* _Task statement_
Scan each line of the records for the word "counts" and extract the ones that have it.

──────── Data in this exercise ────────

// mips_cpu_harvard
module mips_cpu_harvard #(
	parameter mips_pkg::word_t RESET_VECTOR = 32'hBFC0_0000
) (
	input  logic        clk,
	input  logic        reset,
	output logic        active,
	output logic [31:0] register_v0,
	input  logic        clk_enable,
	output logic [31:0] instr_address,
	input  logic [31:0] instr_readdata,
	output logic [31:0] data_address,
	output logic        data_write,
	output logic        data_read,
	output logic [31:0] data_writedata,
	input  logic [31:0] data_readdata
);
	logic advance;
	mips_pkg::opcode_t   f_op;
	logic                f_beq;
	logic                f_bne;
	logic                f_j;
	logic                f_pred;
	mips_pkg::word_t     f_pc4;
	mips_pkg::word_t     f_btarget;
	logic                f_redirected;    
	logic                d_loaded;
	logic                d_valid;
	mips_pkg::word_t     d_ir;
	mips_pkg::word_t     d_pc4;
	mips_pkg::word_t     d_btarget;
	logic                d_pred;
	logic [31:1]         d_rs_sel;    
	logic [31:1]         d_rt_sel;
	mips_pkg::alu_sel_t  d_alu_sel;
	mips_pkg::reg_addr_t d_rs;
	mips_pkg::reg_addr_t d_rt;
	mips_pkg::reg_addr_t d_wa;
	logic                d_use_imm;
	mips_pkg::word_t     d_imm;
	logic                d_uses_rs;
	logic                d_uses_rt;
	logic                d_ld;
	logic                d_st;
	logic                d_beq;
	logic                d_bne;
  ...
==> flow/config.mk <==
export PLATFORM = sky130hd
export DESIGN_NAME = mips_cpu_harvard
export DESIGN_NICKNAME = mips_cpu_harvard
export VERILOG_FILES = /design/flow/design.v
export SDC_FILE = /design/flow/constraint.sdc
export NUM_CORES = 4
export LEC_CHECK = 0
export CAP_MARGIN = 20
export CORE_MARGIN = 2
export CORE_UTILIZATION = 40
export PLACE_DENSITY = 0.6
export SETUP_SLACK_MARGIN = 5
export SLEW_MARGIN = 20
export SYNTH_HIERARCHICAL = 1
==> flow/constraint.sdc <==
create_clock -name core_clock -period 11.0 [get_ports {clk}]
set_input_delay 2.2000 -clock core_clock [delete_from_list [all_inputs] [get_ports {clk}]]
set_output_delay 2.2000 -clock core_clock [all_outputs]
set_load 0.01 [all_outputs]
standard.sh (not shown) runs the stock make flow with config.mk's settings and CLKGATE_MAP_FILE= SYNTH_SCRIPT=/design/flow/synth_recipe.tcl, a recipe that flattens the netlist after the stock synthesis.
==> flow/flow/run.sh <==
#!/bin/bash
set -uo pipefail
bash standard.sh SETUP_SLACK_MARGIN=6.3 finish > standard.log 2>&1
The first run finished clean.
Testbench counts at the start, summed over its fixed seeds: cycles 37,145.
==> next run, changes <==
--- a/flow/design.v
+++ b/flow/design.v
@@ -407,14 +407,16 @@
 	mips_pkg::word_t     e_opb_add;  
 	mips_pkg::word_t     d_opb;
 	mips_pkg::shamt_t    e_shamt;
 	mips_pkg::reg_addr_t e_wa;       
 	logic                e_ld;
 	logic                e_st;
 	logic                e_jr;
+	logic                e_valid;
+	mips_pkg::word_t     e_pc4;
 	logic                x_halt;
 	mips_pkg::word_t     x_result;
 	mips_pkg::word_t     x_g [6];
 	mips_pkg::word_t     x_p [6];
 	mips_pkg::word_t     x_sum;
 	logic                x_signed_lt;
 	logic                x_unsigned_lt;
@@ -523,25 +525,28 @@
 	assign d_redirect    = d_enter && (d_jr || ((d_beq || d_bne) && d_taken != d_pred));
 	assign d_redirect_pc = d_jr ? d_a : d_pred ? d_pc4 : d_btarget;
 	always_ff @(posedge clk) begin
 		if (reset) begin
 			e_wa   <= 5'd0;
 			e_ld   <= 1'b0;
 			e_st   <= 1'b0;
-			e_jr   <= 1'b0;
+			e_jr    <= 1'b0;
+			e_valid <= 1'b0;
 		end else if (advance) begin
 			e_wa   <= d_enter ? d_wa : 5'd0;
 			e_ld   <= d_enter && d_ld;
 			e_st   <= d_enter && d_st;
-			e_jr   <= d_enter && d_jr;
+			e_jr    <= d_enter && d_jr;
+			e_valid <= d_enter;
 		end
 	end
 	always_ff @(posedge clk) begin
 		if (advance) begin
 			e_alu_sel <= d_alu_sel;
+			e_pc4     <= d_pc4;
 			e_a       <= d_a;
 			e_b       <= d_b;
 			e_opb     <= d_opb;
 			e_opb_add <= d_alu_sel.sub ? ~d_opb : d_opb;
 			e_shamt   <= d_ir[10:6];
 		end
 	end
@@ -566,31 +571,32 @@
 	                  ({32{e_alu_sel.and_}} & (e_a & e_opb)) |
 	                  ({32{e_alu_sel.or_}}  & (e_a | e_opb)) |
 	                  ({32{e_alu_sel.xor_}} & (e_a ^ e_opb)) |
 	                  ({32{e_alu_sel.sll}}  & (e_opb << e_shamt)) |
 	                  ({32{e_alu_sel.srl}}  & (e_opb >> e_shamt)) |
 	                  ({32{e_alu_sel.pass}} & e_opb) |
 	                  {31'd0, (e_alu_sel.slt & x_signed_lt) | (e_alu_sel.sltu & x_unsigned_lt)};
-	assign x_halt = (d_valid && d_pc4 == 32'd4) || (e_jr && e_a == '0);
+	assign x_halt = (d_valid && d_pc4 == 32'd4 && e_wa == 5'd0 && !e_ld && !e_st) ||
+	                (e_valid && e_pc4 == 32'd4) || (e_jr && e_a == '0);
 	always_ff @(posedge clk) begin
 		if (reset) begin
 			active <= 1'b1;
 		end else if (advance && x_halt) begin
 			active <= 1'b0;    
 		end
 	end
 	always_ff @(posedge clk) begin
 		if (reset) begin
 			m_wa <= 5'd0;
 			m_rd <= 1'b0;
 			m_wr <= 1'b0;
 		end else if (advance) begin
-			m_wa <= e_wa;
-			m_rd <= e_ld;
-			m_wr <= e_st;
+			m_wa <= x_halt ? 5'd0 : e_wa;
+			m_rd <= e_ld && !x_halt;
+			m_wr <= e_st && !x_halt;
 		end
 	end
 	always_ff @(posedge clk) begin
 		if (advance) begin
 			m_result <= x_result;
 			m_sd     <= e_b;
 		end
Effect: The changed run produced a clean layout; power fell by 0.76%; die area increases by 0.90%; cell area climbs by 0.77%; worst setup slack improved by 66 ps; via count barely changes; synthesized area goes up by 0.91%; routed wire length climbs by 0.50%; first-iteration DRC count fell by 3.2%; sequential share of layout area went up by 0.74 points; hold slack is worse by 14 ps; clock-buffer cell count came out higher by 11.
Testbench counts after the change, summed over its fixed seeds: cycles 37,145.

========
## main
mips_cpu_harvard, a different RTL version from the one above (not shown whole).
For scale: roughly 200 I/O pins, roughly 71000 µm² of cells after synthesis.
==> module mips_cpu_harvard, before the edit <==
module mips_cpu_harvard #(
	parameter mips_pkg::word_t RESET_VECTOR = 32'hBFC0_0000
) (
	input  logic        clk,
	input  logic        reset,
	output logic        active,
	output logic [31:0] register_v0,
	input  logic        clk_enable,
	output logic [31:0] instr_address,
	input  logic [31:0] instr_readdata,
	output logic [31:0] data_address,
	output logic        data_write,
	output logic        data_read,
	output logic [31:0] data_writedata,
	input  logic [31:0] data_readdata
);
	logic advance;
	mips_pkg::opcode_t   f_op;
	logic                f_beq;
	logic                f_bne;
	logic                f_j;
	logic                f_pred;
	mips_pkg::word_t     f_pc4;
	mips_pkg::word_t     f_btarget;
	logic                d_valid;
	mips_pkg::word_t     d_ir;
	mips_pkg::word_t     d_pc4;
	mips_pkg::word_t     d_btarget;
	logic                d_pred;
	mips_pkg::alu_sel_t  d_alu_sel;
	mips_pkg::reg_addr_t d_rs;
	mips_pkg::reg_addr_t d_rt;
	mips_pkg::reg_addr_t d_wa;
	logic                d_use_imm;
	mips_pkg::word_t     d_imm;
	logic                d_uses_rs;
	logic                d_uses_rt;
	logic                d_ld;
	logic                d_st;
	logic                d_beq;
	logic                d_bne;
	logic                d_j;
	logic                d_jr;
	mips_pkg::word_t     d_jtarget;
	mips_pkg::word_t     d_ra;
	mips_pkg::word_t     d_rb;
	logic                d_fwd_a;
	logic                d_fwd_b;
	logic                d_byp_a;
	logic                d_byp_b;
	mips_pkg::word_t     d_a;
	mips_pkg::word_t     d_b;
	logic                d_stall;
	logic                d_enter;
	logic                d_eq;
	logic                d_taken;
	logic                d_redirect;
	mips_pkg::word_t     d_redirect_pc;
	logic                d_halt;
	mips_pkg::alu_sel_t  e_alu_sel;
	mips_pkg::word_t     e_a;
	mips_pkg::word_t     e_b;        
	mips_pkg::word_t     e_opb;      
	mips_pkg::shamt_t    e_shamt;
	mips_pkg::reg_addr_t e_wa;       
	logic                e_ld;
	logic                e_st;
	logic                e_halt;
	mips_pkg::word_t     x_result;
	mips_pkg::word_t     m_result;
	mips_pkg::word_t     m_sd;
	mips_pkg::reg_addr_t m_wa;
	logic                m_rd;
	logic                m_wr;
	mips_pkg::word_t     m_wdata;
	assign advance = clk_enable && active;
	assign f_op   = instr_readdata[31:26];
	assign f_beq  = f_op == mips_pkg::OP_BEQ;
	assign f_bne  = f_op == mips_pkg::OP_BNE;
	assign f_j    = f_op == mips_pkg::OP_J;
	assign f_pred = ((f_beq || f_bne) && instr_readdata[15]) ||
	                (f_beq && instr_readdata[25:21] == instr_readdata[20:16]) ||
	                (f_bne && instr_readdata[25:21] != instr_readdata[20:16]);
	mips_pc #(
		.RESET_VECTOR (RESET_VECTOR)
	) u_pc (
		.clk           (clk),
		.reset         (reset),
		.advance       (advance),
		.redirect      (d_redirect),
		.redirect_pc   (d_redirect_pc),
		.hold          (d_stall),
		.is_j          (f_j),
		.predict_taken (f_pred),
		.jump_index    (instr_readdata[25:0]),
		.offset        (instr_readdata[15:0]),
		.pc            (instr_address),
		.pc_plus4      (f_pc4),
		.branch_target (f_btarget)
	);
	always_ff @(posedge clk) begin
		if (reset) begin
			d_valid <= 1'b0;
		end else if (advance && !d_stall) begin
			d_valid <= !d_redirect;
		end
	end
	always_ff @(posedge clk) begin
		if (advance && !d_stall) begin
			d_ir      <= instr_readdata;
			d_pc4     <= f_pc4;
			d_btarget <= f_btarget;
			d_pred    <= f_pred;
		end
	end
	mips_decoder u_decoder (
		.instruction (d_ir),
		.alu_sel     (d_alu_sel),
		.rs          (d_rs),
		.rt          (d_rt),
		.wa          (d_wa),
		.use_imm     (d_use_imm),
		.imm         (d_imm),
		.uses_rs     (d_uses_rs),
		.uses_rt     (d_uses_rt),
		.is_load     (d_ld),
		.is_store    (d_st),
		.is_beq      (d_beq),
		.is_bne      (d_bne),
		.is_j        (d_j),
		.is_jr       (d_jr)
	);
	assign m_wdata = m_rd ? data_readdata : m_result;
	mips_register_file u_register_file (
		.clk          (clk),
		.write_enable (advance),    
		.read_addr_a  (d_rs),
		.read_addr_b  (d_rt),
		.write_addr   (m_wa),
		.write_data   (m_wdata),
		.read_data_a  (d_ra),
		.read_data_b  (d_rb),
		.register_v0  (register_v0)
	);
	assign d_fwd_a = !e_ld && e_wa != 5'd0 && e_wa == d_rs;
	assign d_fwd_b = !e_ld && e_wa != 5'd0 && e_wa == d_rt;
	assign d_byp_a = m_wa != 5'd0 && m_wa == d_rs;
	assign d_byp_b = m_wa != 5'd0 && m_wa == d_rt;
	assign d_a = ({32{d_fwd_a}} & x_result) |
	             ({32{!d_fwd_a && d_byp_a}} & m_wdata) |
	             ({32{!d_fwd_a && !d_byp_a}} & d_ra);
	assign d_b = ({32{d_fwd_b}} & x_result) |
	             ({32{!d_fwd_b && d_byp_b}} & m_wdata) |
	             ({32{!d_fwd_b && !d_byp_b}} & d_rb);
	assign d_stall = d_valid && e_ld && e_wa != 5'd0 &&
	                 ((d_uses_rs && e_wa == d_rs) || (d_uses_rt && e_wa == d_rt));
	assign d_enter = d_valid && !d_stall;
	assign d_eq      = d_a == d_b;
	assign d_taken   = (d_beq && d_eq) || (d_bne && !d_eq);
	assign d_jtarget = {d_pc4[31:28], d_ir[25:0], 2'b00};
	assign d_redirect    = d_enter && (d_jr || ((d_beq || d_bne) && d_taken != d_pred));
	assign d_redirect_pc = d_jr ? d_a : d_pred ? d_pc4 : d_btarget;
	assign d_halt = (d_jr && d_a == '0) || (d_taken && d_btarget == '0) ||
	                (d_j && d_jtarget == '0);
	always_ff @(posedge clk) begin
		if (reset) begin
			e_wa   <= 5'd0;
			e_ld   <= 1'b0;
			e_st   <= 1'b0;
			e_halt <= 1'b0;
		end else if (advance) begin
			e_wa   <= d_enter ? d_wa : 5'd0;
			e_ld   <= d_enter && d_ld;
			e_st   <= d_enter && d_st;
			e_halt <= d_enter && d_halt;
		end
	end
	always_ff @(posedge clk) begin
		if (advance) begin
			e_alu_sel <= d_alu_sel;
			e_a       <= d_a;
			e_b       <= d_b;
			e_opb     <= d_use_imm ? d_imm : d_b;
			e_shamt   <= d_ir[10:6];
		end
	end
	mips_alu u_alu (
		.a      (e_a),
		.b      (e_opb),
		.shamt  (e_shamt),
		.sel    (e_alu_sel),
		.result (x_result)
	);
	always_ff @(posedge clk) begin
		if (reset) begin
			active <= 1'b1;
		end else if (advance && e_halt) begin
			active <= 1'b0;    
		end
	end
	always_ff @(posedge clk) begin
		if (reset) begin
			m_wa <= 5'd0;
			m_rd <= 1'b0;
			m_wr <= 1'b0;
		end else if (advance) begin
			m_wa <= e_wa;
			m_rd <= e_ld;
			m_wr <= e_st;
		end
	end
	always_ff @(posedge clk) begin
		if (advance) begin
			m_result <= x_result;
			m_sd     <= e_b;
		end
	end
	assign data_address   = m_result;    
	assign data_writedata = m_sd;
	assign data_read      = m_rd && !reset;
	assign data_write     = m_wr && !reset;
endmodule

────────

* _Output of the task_
Testbench counts at the start, summed over its fixed seeds: cycles 37,145.
Testbench counts after the change, summed over its fixed seeds: cycles 37,145.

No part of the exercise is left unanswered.